In 12-inch nonstick skillet, cook pork 5 minutes over medium-high heat, stirring frequently. Add onion, bell pepper, 1/2 teaspoon salt and 1/4 teaspoon pepper. Cook 4 minutes longer, stirring occasionally, or until pork is thoroughly cooked and vegetables are tender; drain. Reduce heat to medium-low. Stir in 1/4 cup of the jerk sauce, 3/4 cup of the cilantro and 1/4 cup of the marmalade, cook 5 minutes longer. Cool 5 minutes.

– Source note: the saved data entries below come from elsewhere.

### src/rtl/pll_lock_guard.sv
module pll_lock_guard
    import pll_lock_pkg::*;
(
    input  logic              clk,
    input  logic              rst_n,
    input  logic              ref_edge,
    input  logic              fb_edge,
    input  logic              reg_we,
    input  logic [ADDR_W-1:0] reg_addr,
    input  logic [DATA_W-1:0] reg_wdata,
    output logic [DATA_W-1:0] reg_rdata,
    output logic              pll_locked,
    output logic              lock_lost_evt,
    output logic              clk_sel
);
    logic             div_edge;
    logic             period_end;
    logic             period_slip;
    logic             auto_en;
    logic             sw_sel;
    logic [DIV_W-1:0] div_val;

    plg_ref_divider #(.DIV_W(DIV_W)) u_div (
        .clk(clk), .rst_n(rst_n), .ref_edge(ref_edge),
        .div_val(div_val), .div_edge(div_edge)
    );

    plg_slip_detector u_slip (
        .clk(clk), .rst_n(rst_n), .div_edge(div_edge), .fb_edge(fb_edge),
        .period_end(period_end), .period_slip(period_slip)
    );

    plg_lock_tracker #(.RUN_LEN(RUN_LEN)) u_trk (
        .clk(clk), .rst_n(rst_n), .period_end(period_end),
        .period_slip(period_slip), .locked(pll_locked), .lost_evt(lock_lost_evt)
    );

    plg_ctrl_regs u_regs (
        .clk(clk), .rst_n(rst_n), .reg_we(reg_we), .reg_addr(reg_addr),
        .reg_wdata(reg_wdata), .locked(pll_locked), .reg_rdata(reg_rdata),
        .auto_en(auto_en), .sw_sel(sw_sel), .div_val(div_val)
    );

    always_comb begin
        if (auto_en) clk_sel = pll_locked;
        else         clk_sel = sw_sel;
    end
endmodule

Meanwhile, unroll dough on cookie sheet; press into 16x14-inch rectangle. Spread meat mixture over dough to within 1/2 inch of edges. Starting on short side, roll up; pinch edge and ends to seal. Carefully turn roll seam side down on cookie sheet. With sharp knife, cut several small slits in top of roll. Bake 25 to 35 minutes or until light golden brown. Let stand 10 minutes.
Meanwhile, in 1-quart saucepan, mix remaining 1/4 cup jerk sauce, 1/4 cup cilantro and 1/4 cup marmalade; cook on low heat 3 to 5 minutes or until warm.
Cut roll crosswise into 8 pieces. Drizzle each piece with jerk marmalade sauce. Garnish with additional cilantro, if desired.